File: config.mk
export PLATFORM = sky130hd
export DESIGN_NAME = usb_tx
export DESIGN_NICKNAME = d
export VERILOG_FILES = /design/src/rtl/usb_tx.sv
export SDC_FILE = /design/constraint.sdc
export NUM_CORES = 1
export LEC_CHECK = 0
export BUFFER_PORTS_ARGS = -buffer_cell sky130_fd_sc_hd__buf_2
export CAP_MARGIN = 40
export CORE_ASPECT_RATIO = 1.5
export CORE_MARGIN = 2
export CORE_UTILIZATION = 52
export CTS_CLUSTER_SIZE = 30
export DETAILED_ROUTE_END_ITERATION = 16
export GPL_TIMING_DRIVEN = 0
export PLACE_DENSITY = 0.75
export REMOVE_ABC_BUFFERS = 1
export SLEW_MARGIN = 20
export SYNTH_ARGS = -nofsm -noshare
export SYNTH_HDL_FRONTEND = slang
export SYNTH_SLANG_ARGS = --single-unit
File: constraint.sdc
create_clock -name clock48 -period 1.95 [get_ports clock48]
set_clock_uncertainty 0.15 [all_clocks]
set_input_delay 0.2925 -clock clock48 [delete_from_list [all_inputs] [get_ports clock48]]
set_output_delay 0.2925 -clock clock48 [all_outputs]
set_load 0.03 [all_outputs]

Task brief.
Repeat the entries above verbatim, but only from the line that has "export NUM_CORES = 1" down to the line that has "set_input_delay 0.2925 -clock", inclusive.

Task output.
export NUM_CORES = 1
export LEC_CHECK = 0
export BUFFER_PORTS_ARGS = -buffer_cell sky130_fd_sc_hd__buf_2
export CAP_MARGIN = 40
export CORE_ASPECT_RATIO = 1.5
export CORE_MARGIN = 2
export CORE_UTILIZATION = 52
export CTS_CLUSTER_SIZE = 30
export DETAILED_ROUTE_END_ITERATION = 16
export GPL_TIMING_DRIVEN = 0
export PLACE_DENSITY = 0.75
export REMOVE_ABC_BUFFERS = 1
export SLEW_MARGIN = 20
export SYNTH_ARGS = -nofsm -noshare
export SYNTH_HDL_FRONTEND = slang
export SYNTH_SLANG_ARGS = --single-unit
File: constraint.sdc
create_clock -name clock48 -period 1.95 [get_ports clock48]
set_clock_uncertainty 0.15 [all_clocks]
set_input_delay 0.2925 -clock clock48 [delete_from_list [all_inputs] [get_ports clock48]]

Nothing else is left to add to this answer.